Ireland will seek a ten-billion euro precautionary credit line to insulate it against possible market shocks when its bailout expires at the end of this year, according to Reuters.
This is the first time that figures are being placed on the post-rescue backstop that Dublin has widely been expected to seek. Finance Minister Michael Noonan told the Irish Independent he was hopeful a deal could be struck with no new conditions attached.
If the rest of its 85 billion euro international bailout programme goes according to plan, Ireland will in a few months become the first euro zone country to exit an aid scheme. That would provide a much-needed success story for the troika of lenders - the European Commission, European Central Bank and International Monetary Fund - which has tied aid to Ireland and four other euro zone states to tough austerity programs.

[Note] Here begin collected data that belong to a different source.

Source: an optimization exercise on an open RTL-to-GDS flow (aim: a short achievable clock period). Production flows keep margins and buffers that such runs may drop.
Only simulation tests tie the RTL to the original design; equivalence was not proved.
Power is estimated from default activity; no workload was simulated.

==> v4: inputs <==
==> flow/design.v <==
package eth_frame_pkg;
    typedef logic [7:0]  byte_t;       
    typedef logic [47:0] mac_addr_t;
    typedef logic [31:0] ip_addr_t;
    typedef logic [15:0] word16_t;     
    typedef logic [15:0] len_t;        
    localparam word16_t ETH_TYPE_IPV4 = 16'h0800;
    localparam byte_t PREAMBLE_BYTE = 8'h55;
    localparam byte_t SFD_BYTE      = 8'hd5;
    localparam int PREAMBLE_LEN    = 8;    
    localparam int ETH_HDR_LEN     = 14;
    localparam int IP_ICMP_HDR_LEN = 28;   
    localparam int FCS_LEN         = 4;
    localparam int MIN_PAYLOAD_LEN = 18;
    localparam byte_t   IP_TTL        = 8'h80;
    localparam byte_t   IP_PROTO_ICMP = 8'd1;
    localparam word16_t IP_FLAGS_DF   = 16'h4000;   
    localparam byte_t ICMP_ECHO_REPLY = 8'd0;
endpackage
package icmp_tx_pkg;
    typedef struct packed {
        logic [47:0]   dest_mac;
        logic [31:0]    dest_ip;
        logic [15:0]     icmp_id;
        logic [15:0]     icmp_seq;
        logic [15:0]        payload_len;    
        logic [31:0] payload_sum;    
    } tx_request_t;
    typedef struct packed {
        logic [47:0]                      dest_mac;
        logic [47:0]                      src_mac;
        logic [28*8-1:0]        ip_icmp;
        logic [15:0]                           payload_len;
    } frame_hdr_t;
endpackage
module eth_crc32 (
    input  logic        clk,
    input  logic        crc_upd,     
    input  logic        crc_pay,     
    input  logic        crc_shift,   
    input  logic [7:0]  hdr_next,    
    input  logic [7:0]  pay_byte,
    output logic [31:0] crc_value,
    output logic [31:0] crc_next     
);
    localparam logic [31:0] CRC_POLY = 32'hedb8_8320;   
    function automatic logic [31:0] crc_tab(input logic [7:0] data);
        logic [31:0] c;
        c = {24'd0, data};
        for (int i = 0; i < 8; i++) begin
            if (c[0])
                c = (c >> 1) ^ CRC_POLY;
            else
                c = c >> 1;
        end
        crc_tab = c;
    endfunction
    logic [31:0] hdr_tab;   
    logic [7:0]  pay_m;     
    logic [31:0] stepped;
    assign pay_m   = {8{crc_pay}} & pay_byte;
    assign stepped = {8'd0, crc_value[31:8]} ^ crc_tab(crc_value[7:0]) ^ hdr_tab ^ crc_tab(pay_m);
    always_comb begin
        if (crc_upd)
            crc_next = stepped;
        else if (crc_shift)
            crc_next = {8'd0, crc_value[31:8]};
        else
            crc_next = '1;   
    end
    always_ff @(posedge clk) begin
        hdr_tab   <= crc_tab(hdr_next);
        crc_value <= crc_next;
    end
endmodule
module icmp_hdr_builder #(
    parameter logic [47:0] board_mac = 48'h00_11_22_33_44_55,
    parameter logic [31:0]  board_ip  = {8'd192, 8'd168, 8'd1, 8'd123}
) (
    input  logic                     clk,
    input  logic                     rst_n,
    input  logic                     start,
    input  icmp_tx_pkg::tx_request_t req,
    input  logic                     frame_end,    
    output logic                     busy,
    output logic [50*8-1:0]          hdr_img,      
    output logic                     hdr_valid,
    output logic [15:0]              ip_csum_o,
    output logic [15:0]              icmp_csum_o,
    output logic                     len_nz,
    output logic [15:0]              len_m1
);
    localparam logic [7:0] IP_VER_IHL = 8'h45;   
    localparam logic [17:0] IP_CONST = 18'({IP_VER_IHL, 8'h00}) + 18'(eth_frame_pkg::IP_FLAGS_DF)
                                     + 18'({eth_frame_pkg::IP_TTL, eth_frame_pkg::IP_PROTO_ICMP})
                                     + 18'(board_ip[31:16]) + 18'(board_ip[15:0]);
    icmp_tx_pkg::tx_request_t req_q;
    logic        busy_q;
    logic        v1, v2, v3;
    logic        accept;
    logic [15:0] ip_id;       
    logic [15:0] total_len;
    logic [16:0] dip_sum;
    logic [16:0] icmp_a, icmp_b;
    logic [16:0] ip_p;
    logic [17:0] ip_q;
    logic [17:0] icmp_t;
    logic [18:0] ip_sum;
    logic [16:0] ip_f1, icmp_f1;
    logic [15:0] ip_csum, icmp_csum;
    assign busy   = busy_q;
    assign accept = start & ~busy_q;
    always_ff @(posedge clk or negedge rst_n) begin
        if (!rst_n) begin
            busy_q    <= 1'b0;
            v1        <= 1'b0;
            v2        <= 1'b0;
            v3        <= 1'b0;
            hdr_valid <= 1'b0;
            ip_id     <= '0;
        end else begin
            busy_q    <= accept | (busy_q & ~frame_end);
            v1        <= accept;
            v2        <= v1;
            v3        <= v2;
            hdr_valid <= v3;
            if (accept)
                ip_id <= ip_id + 16'd1;   
        end
    end
    always_ff @(posedge clk) begin
        if (!busy_q)
            req_q <= req;
    end
    always_ff @(posedge clk) begin
        total_len <= req_q.payload_len + 16'(eth_frame_pkg::IP_ICMP_HDR_LEN);
        dip_sum   <= 17'(req_q.dest_ip[31:16]) + 17'(req_q.dest_ip[15:0]);
        icmp_a    <= 17'(req_q.icmp_id) + 17'(req_q.icmp_seq);
        icmp_b    <= 17'(req_q.payload_sum[30:16]) + 17'(req_q.payload_sum[15:0]);
        len_nz    <= (req_q.payload_len != '0);
        len_m1    <= req_q.payload_len - 16'd1;
        ip_p      <= 17'(total_len) + 17'(ip_id);
        ip_q      <= 18'(dip_sum) + 18'(IP_CONST);
        icmp_t    <= 18'(icmp_a) + 18'(icmp_b);
        ip_sum    <= 19'(ip_p) + 19'(ip_q);
        icmp_f1   <= 17'(icmp_t[17:16]) + 17'(icmp_t[15:0]);
        ip_f1     <= 17'(ip_sum[18:16]) + 17'(ip_sum[15:0]);
        icmp_csum <= ~(icmp_f1[15:0] + 16'(icmp_f1[16]));
        ip_csum   <= ~(ip_f1[15:0] + 16'(ip_f1[16]));
    end
    assign ip_csum_o   = ip_csum;
    assign icmp_csum_o = icmp_csum;
    assign hdr_img = {{7{eth_frame_pkg::PREAMBLE_BYTE}}, eth_frame_pkg::SFD_BYTE,
                      req_q.dest_mac, board_mac, eth_frame_pkg::ETH_TYPE_IPV4,
                      IP_VER_IHL, 8'h00, total_len,
                      ip_id, eth_frame_pkg::IP_FLAGS_DF,
                      eth_frame_pkg::IP_TTL, eth_frame_pkg::IP_PROTO_ICMP, 16'h0000,   
                      board_ip,
                      req_q.dest_ip,
                      eth_frame_pkg::ICMP_ECHO_REPLY, 8'h00, 16'h0000,   
                      req_q.icmp_id, req_q.icmp_seq};
endmodule
module gmii_frame_sequencer (
    input  logic             clk,
    input  logic             rst_n,
    input  logic [50*8-1:0]  hdr_img,
    input  logic             hdr_valid,
    input  logic [15:0]      ip_csum,
    input  logic [15:0]      icmp_csum,
    input  logic             len_nz,
    input  logic [15:0]      len_m1,
    input  logic [7:0]       payload_data,
    input  logic [31:0]      crc_value,
    input  logic [31:0]      crc_next,
    output logic             payload_rd,
    output logic             gmii_tx_en,
    output logic [7:0]       gmii_txd,
    output logic             crc_upd,
    output logic             crc_pay,
    output logic             crc_shift,
    output logic [7:0]       hdr_next,
    output logic             frame_end,
    output logic             tx_done
);
    logic [49*8-1:0] sr;         
    logic [7:0]      byte_q;     
    logic [6:0]      pos;        
    logic            en_q;       
    logic            hc_q;       
    logic            data_q;     
    logic            ge67_q;     
    logic            rd_q;       
    logic [15:0]     rd_left;    
    logic            pay_q;      
    logic            pay_c;      
    logic            fcs_q;      
    logic [3:0]      fcs_cnt;    
    logic            done_q;
    logic            last_data;
    logic            fcs_next;
    assign last_data = data_q & ge67_q & ~rd_q;
    assign fcs_next  = last_data | fcs_cnt[0] | fcs_cnt[1] | fcs_cnt[2];
    always_ff @(posedge clk) begin
        if (hdr_valid) begin
            sr <= hdr_img[49*8-1:0];
        end else begin
            sr <= {sr[48*8-1:0], 8'h00};
            if (en_q && pos == 7'd7) begin
                sr[(48-24)*8 +: 16] <= ip_csum;
                sr[(48-36)*8 +: 16] <= icmp_csum;
            end
        end
    end
    always_ff @(posedge clk or negedge rst_n) begin
        if (!rst_n) begin
            byte_q  <= '0;
            pos     <= '0;
            en_q    <= 1'b0;
            hc_q    <= 1'b0;
            data_q  <= 1'b0;
            ge67_q  <= 1'b0;
            rd_q    <= 1'b0;
            rd_left <= '0;
            pay_q   <= 1'b0;
            pay_c   <= 1'b0;
            fcs_q   <= 1'b0;
            fcs_cnt <= '0;
            done_q  <= 1'b0;
        end else begin
            pay_q   <= rd_q;
            pay_c   <= rd_q & en_q;   
            fcs_q   <= fcs_next;
            fcs_cnt <= {fcs_cnt[2:0], last_data};
            done_q  <= fcs_cnt[3];
            byte_q  <= hdr_next | ({8{fcs_next}} & ~crc_next[7:0]);
            if (hdr_valid) begin
                pos    <= '0;
                en_q   <= 1'b1;
                hc_q   <= 1'b0;
                data_q <= 1'b0;
                ge67_q <= 1'b0;
            end else begin
                if (en_q && pos != 7'd127)
                    pos <= pos + 7'd1;
                if (fcs_cnt[3])
                    en_q <= 1'b0;
                if (en_q && pos == 7'd7)
                    hc_q <= 1'b1;
                else if (pos == 7'd49)
                    hc_q <= 1'b0;
                if (hc_q && pos == 7'd49)
                    data_q <= 1'b1;
                else if (last_data)
                    data_q <= 1'b0;
                if (en_q && pos == 7'd66)
                    ge67_q <= 1'b1;
            end
            if (en_q && pos == 7'd48 && len_nz) begin
                rd_q    <= 1'b1;
                rd_left <= len_m1;
            end else if (rd_q) begin
                if (rd_left == '0)
                    rd_q <= 1'b0;
                else
                    rd_left <= rd_left - 16'd1;
            end
        end
    end
    assign hdr_next   = ({8{hdr_valid}} & hdr_img[50*8-1 -: 8]) | ({8{en_q}} & sr[49*8-1 -: 8]);
    assign gmii_tx_en = en_q;
    assign payload_rd = rd_q;
    assign gmii_txd   = ({8{pay_q}} & payload_data) | byte_q;
    assign crc_upd    = hc_q | data_q;
    assign crc_pay    = pay_c;
    assign crc_shift  = fcs_q;
    assign frame_end  = fcs_cnt[3];
    assign tx_done    = done_q;
endmodule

Euro zone partners in Dublin would have to sign off on any precautionary credit, which Noonan told the newspaper would only be drawn on if needed and would act as reassurance for markets that its position was solid.

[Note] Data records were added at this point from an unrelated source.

Context: an optimization exercise on an open-source flow, tuned for small area and a short achievable clock period. The choices shown serve that exercise and are no tape-out recipe.
The RTL was checked by simulation tests, not by an equivalence proof against the original design.

Setup of build 54:
## data_memory_ctrl
module data_memory_ctrl #(
  parameter int unsigned DATA_W = mem_pkg::DATA_W_DEF,
  parameter int unsigned ADDR_W = mem_pkg::ADDR_W_DEF
) (
  input  logic              clk,
  input  logic              reset,
  input  logic              req_valid,
  output logic              req_ready,
  input  logic              req_write,
  input  logic [ADDR_W-1:0] req_addr,
  input  logic [DATA_W-1:0] req_wdata,
  output logic              rsp_valid,
  input  logic              rsp_ready,
  output logic [DATA_W-1:0] rsp_rdata,
  output logic              busy
);
  localparam int unsigned LO_W = ADDR_W / 2;
  localparam int unsigned HI_W = ADDR_W - LO_W;
  localparam int unsigned NLO  = 2 ** LO_W;
  localparam int unsigned NHI  = 2 ** HI_W;
  localparam int unsigned NPART = 3;
  logic [ADDR_W-1:0] clear_cnt;
  logic              clear_done;
  logic              busy_q;
  logic              ready_idle;
  logic              clearing;
  logic              ready_int;
  logic              rd_fire;
  logic              wr_fire;
  logic              clear_done_nxt;
  logic              rsp_valid_nxt;
  assign clearing  = !clear_done;
  assign ready_int = clear_done && (!rsp_valid || rsp_ready);
  assign rd_fire   = req_valid && ready_int && !req_write;
  assign wr_fire   = req_valid && ready_int && req_write;
  assign busy      = busy_q;
  assign req_ready = !busy_q && (ready_idle || rsp_ready);
  assign clear_done_nxt = !reset && (clear_done || (&clear_cnt));
  assign rsp_valid_nxt  = !reset && (rd_fire || (rsp_valid && !rsp_ready));
  ...
==> flow/config.mk <==
export PLATFORM = sky130hd
export DESIGN_NAME = data_memory_ctrl
export DESIGN_NICKNAME = data_memory_ctrl
export VERILOG_FILES = /design/flow/design.v
export SDC_FILE = /design/flow/constraint.sdc
export NUM_CORES = 4
export LEC_CHECK = 0
export CAP_MARGIN = 20
export CORE_MARGIN = 2
export CORE_UTILIZATION = 40
export SETUP_SLACK_MARGIN = 2.3
export SLEW_MARGIN = 20
export SYNTH_HIERARCHICAL = 1
==> flow/constraint.sdc <==
create_clock -name core_clock -period 5.0 [get_ports {clk}]
set_input_delay 1.0000 -clock core_clock [delete_from_list [all_inputs] [get_ports {clk}]]
set_output_delay 1.0000 -clock core_clock [all_outputs]
set_load 0.01 [all_outputs]
standard.sh (not shown) runs the stock make flow with config.mk's settings and CLKGATE_MAP_FILE= SYNTH_SCRIPT=/design/flow/synth_recipe.tcl, a recipe that flattens the netlist after the stock synthesis.
==> flow/flow/run.sh <==
#!/bin/bash
# Own layout flow: the standard synthesis and layout, with these layout changes:
#  - sizing may swap a cell for any cell of the same function (not only the same
#    footprint), and the port buffers are buf_4 cells;
#  - before global placement, presize.tcl sizes up the memory's word-line gates
#    and the upper levels of its read tree, which drive long wires;
#  - clock tree synthesis inserts no dummy loads and clusters up to 30 sinks per
#    leaf buffer.
# Each step's full output goes to a log file in this folder (ORFS's own per-step
# logs are under orfs/logs/).
set -uo pipefail
W=$(pwd)
bash standard.sh synth > synth.log 2>&1 || exit 1
bash standard.sh finish \
  MATCH_CELL_FOOTPRINT=0 \
  "BUFFER_PORTS_ARGS=-buffer_cell sky130_fd_sc_hd__buf_4" \
  "PRE_GLOBAL_PLACE_TCL=$W/flow/presize.tcl" \
  WORDLINE_CELL=sky130_fd_sc_hd__nor2_2 \
  "CTS_ARGS=-sink_clustering_enable -repair_clock_nets -dont_use_dummy_load -sink_clustering_size 30 -sink_clustering_max_diameter 80" \
  > layout.log 2>&1 || exit 1
Other scripts of this flow, unchanged in this note and not shown: flow/flow/presize.tcl
Input changes introduced in trial 29 (baseline for comparison: build 54):
-- flow/design.v --
<<< build 54, line 21
  assign y = ~(a | b);
endmodule
module mem_array #(
  parameter int unsigned DATA_W = 8,
  parameter int unsigned ADDR_W = 8,
  parameter int unsigned NPART  = 3   
) (
  input  logic                             clk,
>>> trial 29, line 21
  assign y = ~(a | b);
endmodule
module mem_nor3 (
  input  logic a, b, c,
  output logic y
);
  assign y = ~(a | b | c);
endmodule
module mem_array #(
  parameter int unsigned DATA_W = 8,
  parameter int unsigned ADDR_W = 8
) (
  input  logic                             clk,
<<< build 54, line 32
  input  logic [2**(ADDR_W/2)-1:0]         sel_lo_n,  
  input  logic [2**(ADDR_W-ADDR_W/2)-1:0]  sel_hi_n,  
  output logic [DATA_W*NPART-1:0]          rdata_part  
);
  localparam int unsigned NLO   = 2 ** (ADDR_W / 2);
>>> trial 29, line 37
  input  logic [2**(ADDR_W/2)-1:0]         sel_lo_n,  
  input  logic [2**(ADDR_W-ADDR_W/2)-1:0]  sel_hi_n,  
  output logic [DATA_W-1:0]                rdata
);
  localparam int unsigned NLO   = 2 ** (ADDR_W / 2);
<<< build 54, line 178
    mem_nand4 u_l4_1 (.a(r3[4]), .b(r3[5]), .c(r3[6]), .d(r3[7]), .y(r4[1]));
    mem_nand4 u_l4_2 (.a(r3[8]), .b(r3[9]), .c(r3[10]), .d(1'b1), .y(r4[2]));
    assign rdata_part[b*NPART +: NPART] = r4;
  end
endmodule
>>> trial 29, line 183
    mem_nand4 u_l4_1 (.a(r3[4]), .b(r3[5]), .c(r3[6]), .d(r3[7]), .y(r4[1]));
    mem_nand4 u_l4_2 (.a(r3[8]), .b(r3[9]), .c(r3[10]), .d(1'b1), .y(r4[2]));
    logic [0:0] r5;
    mem_nor3 u_l5_0 (.a(r4[0]), .b(r4[1]), .c(r4[2]), .y(r5[0]));
    assign rdata[b] = ~r5[0];
  end
endmodule
<<< build 54, line 201
  localparam int unsigned NLO  = 2 ** LO_W;
  localparam int unsigned NHI  = 2 ** HI_W;
  localparam int unsigned NPART = 3;
  logic [ADDR_W-1:0] clear_cnt;
  logic              clear_done;
>>> trial 29, line 208
  localparam int unsigned NLO  = 2 ** LO_W;
  localparam int unsigned NHI  = 2 ** HI_W;
  logic [ADDR_W-1:0] clear_cnt;
  logic              clear_done;
<<< build 54, line 235
  logic [NHI-1:0]    wen_hi_n;
  logic [DATA_W-1:0] mem_wdata;
  logic [DATA_W*NPART-1:0] mem_rdata_part;
  logic [DATA_W*NPART-1:0] rsp_part;
  always_comb begin
    for (int l = 0; l < NLO; l++) begin
>>> trial 29, line 241
  logic [NHI-1:0]    wen_hi_n;
  logic [DATA_W-1:0] mem_wdata;
  logic [DATA_W-1:0] mem_rdata;
  always_comb begin
    for (int l = 0; l < NLO; l++) begin
<<< build 54, line 250
  mem_array #(
    .DATA_W(DATA_W),
    .ADDR_W(ADDR_W),
    .NPART (NPART)
  ) u_mem (
    .clk     (clk),
>>> trial 29, line 255
  mem_array #(
    .DATA_W(DATA_W),
    .ADDR_W(ADDR_W)
  ) u_mem (
    .clk     (clk),
<<< build 54, line 259
    .sel_lo_n(sel_lo_n),
    .sel_hi_n(sel_hi_n),
    .rdata_part(mem_rdata_part)
  );
  always_ff @(posedge clk) begin
    if (reset) begin
      rsp_part <= '0;
    end else if (rd_fire) begin
      rsp_part <= mem_rdata_part;
    end
  end
  for (genvar b = 0; b < DATA_W; b++) begin : g_rd
    assign rsp_rdata[b] = |rsp_part[b*NPART +: NPART];
  end
endmodule
>>> trial 29, line 263
    .sel_lo_n(sel_lo_n),
    .sel_hi_n(sel_hi_n),
    .rdata   (mem_rdata)
  );
  always_ff @(posedge clk) begin
    if (reset) begin
      rsp_rdata <= '0;
    end else if (rd_fire) begin
      rsp_rdata <= mem_rdata;
    end
  end
endmodule
### Flow results
Going from build 54 to trial 29, design area closely matched the old numbers; number of standard cells in the layout, taps in and fillers out went down by 72; cell depth of the worst setup path picked up an extra 4; area of combinational cells with multiple inputs now sits lower.
Synthesized-area fraction occupied by adder cells: build 54 vs trial 29 — no meaningful difference
Of the two candidates, build 54 has the better remaining max-slew budget at the tightest pin and trial 29 the worse one.
The critical path startpoint comes out req_addr[3] in one run and req_addr[2] in the other, namely in trial 29 and build 54 respectively.
Comparing build 54 and trial 29, the higher netlist area before placement was measured on build 54.
Clock sink count down about 0.8% in trial 29 wrt build 54
Relative to build 54, the total of plain and repair buffers excluding clock buffers of trial 29 is higher by 21%.

## afterwards: timing with drivers on the ports
The results above use ideal ports. As a check the final layouts listed here were re-extracted and re-timed, cells and wires unchanged. Step 1 (the two cells are an assumption about what drives the block):
set clk [get_ports {clk}]
set_driving_cell -lib_cell sky130_fd_sc_hd__clkbuf_16 $clk
set_driving_cell -lib_cell sky130_fd_sc_hd__buf_2 [delete_from_list [all_inputs] $clk]
Step 2 also shifts input and output timing later by t, the mid clock arrival at the registers, as if the neighbouring blocks saw the same clock. a / b / c = ideal / step 1 / step 2; a / b = the first two.
run | t, ns | slack for setup (ns) | worst hold slack (ns)
build 54 | 0.799 | 2.208 / 2.190 / 1.408 | 0.486 / 0.486 / 0.486
trial 29 | 0.801 | 1.892 / 1.901 / 1.099 | 0.463 / 0.463 / 0.463
After both steps every run listed still meets setup and hold. The setup slack of build 54, which loses most, moves by -0.018 ns with the drivers and by -0.800 ns with both steps.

Ireland's borrowing costs have fallen steadily since peaking in 2011 and it returned to longer-term financial markets by raising 5 billion euros in a ten-year bond sale in March, suggesting it is almost ready to wean itself off emergency aid.
"If we had a credit line equivalent to a full year's deficit, in other words about 10 billion euros, then if something happens we have a year's funding of the deficit to allow the thing to work through," Noonan said in comments confirmed by the Finance Ministry on Friday.